## Work required:
Below are entries. Copy exactly the lines running from the line that holds "2: cell count" to the line that holds "use_met3: 0.117", with both ends included.

Items from a data source
----------------------------------------

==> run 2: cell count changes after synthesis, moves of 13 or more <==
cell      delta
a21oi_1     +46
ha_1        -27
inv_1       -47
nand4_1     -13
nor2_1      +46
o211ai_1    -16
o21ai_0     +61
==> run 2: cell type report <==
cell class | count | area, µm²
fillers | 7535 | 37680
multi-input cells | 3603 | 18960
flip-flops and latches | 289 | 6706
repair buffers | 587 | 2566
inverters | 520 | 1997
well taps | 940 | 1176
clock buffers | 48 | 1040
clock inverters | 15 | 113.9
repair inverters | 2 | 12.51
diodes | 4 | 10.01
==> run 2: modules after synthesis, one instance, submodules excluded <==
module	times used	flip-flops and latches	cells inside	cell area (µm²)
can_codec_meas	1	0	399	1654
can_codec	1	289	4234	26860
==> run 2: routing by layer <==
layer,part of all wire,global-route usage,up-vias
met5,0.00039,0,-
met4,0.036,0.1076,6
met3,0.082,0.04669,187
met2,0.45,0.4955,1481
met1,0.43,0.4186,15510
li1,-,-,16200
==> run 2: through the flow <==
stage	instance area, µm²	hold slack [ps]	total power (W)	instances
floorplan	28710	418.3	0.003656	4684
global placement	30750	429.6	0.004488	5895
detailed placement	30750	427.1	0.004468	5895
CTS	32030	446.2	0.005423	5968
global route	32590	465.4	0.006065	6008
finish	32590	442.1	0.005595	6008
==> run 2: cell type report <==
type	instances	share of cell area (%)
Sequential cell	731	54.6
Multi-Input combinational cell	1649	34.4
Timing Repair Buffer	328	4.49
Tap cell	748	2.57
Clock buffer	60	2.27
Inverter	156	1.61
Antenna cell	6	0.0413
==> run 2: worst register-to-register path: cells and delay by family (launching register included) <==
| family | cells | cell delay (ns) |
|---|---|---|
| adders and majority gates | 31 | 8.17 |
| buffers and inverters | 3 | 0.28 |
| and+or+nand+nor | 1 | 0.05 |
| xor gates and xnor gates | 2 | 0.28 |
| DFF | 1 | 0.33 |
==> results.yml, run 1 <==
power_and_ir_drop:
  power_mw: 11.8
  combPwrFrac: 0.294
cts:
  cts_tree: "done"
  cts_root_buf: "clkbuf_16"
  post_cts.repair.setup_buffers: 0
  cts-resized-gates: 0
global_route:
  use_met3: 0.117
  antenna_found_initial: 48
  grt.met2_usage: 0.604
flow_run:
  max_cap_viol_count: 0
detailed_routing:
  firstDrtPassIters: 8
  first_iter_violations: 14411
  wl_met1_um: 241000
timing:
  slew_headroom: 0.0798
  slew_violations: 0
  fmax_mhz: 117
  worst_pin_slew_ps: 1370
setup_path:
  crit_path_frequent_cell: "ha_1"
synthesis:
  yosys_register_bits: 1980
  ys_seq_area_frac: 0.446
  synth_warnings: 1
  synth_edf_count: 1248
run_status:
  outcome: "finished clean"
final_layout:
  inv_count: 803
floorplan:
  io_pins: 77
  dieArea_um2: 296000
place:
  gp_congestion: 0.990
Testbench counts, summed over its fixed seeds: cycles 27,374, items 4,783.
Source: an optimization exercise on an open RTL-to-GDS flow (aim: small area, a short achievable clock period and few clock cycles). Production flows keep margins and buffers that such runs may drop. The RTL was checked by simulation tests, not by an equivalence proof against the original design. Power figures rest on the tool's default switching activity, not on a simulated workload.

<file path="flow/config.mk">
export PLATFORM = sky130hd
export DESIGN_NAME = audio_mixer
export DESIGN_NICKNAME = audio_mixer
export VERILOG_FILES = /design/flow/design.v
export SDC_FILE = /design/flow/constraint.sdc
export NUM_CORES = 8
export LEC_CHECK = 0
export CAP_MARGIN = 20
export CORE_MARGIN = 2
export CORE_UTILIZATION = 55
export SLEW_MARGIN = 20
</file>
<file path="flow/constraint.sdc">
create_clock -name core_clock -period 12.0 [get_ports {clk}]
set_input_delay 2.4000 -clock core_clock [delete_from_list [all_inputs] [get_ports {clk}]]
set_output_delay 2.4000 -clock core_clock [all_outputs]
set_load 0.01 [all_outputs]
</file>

----------------------------------------

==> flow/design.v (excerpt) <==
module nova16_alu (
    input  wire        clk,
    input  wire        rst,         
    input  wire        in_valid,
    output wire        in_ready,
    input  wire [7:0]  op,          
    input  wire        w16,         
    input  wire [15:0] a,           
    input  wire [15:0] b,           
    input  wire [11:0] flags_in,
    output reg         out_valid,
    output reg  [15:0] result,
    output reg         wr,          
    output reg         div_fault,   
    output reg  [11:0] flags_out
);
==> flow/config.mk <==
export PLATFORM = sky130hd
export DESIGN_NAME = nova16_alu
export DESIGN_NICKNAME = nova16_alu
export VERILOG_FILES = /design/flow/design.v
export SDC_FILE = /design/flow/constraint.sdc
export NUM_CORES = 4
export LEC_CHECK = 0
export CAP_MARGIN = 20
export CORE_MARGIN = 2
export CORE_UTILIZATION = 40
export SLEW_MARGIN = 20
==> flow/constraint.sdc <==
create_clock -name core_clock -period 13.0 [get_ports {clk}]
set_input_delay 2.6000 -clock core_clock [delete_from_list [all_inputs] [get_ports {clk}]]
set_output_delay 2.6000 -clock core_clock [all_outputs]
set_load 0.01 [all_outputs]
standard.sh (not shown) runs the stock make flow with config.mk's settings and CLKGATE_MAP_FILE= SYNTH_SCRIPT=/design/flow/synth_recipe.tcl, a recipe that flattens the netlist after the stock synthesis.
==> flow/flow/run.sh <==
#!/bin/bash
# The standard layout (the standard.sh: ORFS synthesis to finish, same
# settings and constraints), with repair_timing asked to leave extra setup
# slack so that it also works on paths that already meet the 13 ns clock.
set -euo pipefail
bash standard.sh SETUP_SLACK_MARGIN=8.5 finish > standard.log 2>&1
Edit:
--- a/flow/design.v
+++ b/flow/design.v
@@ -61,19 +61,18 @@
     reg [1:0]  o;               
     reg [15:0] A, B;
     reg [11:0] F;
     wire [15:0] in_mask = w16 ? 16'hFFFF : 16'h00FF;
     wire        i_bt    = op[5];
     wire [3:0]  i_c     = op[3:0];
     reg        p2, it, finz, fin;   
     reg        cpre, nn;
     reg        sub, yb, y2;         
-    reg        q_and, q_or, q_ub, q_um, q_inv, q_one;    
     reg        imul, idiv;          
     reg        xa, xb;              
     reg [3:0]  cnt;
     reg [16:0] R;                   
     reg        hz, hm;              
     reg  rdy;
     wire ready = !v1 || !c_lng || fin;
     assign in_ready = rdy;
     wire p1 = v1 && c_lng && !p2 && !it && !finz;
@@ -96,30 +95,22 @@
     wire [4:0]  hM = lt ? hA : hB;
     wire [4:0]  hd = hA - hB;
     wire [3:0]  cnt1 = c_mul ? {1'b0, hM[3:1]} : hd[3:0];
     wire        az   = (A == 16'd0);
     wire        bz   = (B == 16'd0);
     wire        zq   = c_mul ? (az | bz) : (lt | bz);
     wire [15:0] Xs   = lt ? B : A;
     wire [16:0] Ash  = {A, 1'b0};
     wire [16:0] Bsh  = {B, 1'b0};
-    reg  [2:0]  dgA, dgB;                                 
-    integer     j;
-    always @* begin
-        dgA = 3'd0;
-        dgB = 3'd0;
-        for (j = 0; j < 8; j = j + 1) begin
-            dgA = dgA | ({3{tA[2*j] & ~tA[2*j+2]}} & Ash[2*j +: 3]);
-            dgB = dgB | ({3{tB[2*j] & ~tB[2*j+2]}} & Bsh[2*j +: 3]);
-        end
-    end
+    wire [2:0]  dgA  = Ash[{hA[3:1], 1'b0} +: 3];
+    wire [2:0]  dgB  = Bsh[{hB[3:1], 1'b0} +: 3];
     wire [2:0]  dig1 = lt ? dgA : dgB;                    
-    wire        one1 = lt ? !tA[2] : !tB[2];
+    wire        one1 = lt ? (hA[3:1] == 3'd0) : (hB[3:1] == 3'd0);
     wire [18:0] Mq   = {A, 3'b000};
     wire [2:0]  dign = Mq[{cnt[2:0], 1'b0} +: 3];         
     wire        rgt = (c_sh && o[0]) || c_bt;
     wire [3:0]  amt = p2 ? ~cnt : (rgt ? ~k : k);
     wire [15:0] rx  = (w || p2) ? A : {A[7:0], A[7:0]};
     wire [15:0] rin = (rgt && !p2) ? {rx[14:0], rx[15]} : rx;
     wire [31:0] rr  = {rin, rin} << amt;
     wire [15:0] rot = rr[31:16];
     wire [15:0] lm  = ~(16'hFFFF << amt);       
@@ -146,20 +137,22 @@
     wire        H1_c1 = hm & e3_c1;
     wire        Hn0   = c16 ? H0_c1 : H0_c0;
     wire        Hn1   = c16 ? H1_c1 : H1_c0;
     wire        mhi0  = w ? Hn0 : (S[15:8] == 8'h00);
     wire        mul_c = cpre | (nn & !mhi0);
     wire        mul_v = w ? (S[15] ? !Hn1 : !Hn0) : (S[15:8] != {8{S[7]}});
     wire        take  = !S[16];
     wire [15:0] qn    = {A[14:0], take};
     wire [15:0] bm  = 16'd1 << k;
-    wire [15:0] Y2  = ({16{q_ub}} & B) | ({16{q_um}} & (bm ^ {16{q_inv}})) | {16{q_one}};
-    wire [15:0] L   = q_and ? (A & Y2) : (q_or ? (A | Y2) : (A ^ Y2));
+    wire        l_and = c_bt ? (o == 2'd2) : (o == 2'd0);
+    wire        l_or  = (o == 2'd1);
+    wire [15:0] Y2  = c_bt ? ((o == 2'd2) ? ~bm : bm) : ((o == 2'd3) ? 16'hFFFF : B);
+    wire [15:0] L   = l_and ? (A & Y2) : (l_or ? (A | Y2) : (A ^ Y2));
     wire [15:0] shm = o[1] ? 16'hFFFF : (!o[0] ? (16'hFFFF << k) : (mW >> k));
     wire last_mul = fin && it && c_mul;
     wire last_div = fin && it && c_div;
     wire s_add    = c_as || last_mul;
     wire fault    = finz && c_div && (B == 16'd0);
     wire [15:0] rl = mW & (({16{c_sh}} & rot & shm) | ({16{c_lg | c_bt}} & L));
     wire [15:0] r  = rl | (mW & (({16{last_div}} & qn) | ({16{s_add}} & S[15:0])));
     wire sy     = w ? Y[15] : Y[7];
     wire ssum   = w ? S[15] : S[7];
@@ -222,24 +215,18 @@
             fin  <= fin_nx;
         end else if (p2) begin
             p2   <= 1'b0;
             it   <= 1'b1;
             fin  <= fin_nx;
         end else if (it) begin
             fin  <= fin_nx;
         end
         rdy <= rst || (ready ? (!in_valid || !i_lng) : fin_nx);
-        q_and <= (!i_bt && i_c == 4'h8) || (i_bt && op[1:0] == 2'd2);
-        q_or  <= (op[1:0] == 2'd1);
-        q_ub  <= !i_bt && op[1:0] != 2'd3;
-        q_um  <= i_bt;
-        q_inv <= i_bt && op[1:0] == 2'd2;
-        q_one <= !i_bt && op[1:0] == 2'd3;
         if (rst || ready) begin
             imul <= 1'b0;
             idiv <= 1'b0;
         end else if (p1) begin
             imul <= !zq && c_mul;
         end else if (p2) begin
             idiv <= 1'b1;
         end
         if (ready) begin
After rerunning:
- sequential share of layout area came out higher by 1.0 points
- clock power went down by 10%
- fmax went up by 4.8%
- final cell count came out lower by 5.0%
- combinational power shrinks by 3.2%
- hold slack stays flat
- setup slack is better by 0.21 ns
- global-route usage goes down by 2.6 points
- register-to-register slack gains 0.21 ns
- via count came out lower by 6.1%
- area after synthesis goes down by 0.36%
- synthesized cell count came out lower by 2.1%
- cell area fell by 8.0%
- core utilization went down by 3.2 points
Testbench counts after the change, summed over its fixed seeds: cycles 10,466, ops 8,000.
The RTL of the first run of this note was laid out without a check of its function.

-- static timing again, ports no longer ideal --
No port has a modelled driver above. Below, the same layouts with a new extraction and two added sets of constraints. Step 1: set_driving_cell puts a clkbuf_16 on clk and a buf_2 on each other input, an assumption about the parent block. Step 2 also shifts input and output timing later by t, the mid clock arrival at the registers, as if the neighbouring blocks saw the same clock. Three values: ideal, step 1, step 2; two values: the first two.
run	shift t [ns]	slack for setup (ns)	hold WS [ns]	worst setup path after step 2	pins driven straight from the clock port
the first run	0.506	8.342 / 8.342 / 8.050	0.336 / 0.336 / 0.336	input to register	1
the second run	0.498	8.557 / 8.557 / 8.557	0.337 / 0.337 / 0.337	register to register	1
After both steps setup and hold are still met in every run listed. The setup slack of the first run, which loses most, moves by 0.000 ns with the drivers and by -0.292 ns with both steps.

----------------------------------------

## Problem solution:
==> run 2: cell count changes after synthesis, moves of 13 or more <==
cell      delta
a21oi_1     +46
ha_1        -27
inv_1       -47
nand4_1     -13
nor2_1      +46
o211ai_1    -16
o21ai_0     +61
==> run 2: cell type report <==
cell class | count | area, µm²
fillers | 7535 | 37680
multi-input cells | 3603 | 18960
flip-flops and latches | 289 | 6706
repair buffers | 587 | 2566
inverters | 520 | 1997
well taps | 940 | 1176
clock buffers | 48 | 1040
clock inverters | 15 | 113.9
repair inverters | 2 | 12.51
diodes | 4 | 10.01
==> run 2: modules after synthesis, one instance, submodules excluded <==
module	times used	flip-flops and latches	cells inside	cell area (µm²)
can_codec_meas	1	0	399	1654
can_codec	1	289	4234	26860
==> run 2: routing by layer <==
layer,part of all wire,global-route usage,up-vias
met5,0.00039,0,-
met4,0.036,0.1076,6
met3,0.082,0.04669,187
met2,0.45,0.4955,1481
met1,0.43,0.4186,15510
li1,-,-,16200
==> run 2: through the flow <==
stage	instance area, µm²	hold slack [ps]	total power (W)	instances
floorplan	28710	418.3	0.003656	4684
global placement	30750	429.6	0.004488	5895
detailed placement	30750	427.1	0.004468	5895
CTS	32030	446.2	0.005423	5968
global route	32590	465.4	0.006065	6008
finish	32590	442.1	0.005595	6008
==> run 2: cell type report <==
type	instances	share of cell area (%)
Sequential cell	731	54.6
Multi-Input combinational cell	1649	34.4
Timing Repair Buffer	328	4.49
Tap cell	748	2.57
Clock buffer	60	2.27
Inverter	156	1.61
Antenna cell	6	0.0413
==> run 2: worst register-to-register path: cells and delay by family (launching register included) <==
| family | cells | cell delay (ns) |
|---|---|---|
| adders and majority gates | 31 | 8.17 |
| buffers and inverters | 3 | 0.28 |
| and+or+nand+nor | 1 | 0.05 |
| xor gates and xnor gates | 2 | 0.28 |
| DFF | 1 | 0.33 |
==> results.yml, run 1 <==
power_and_ir_drop:
  power_mw: 11.8
  combPwrFrac: 0.294
cts:
  cts_tree: "done"
  cts_root_buf: "clkbuf_16"
  post_cts.repair.setup_buffers: 0
  cts-resized-gates: 0
global_route:
  use_met3: 0.117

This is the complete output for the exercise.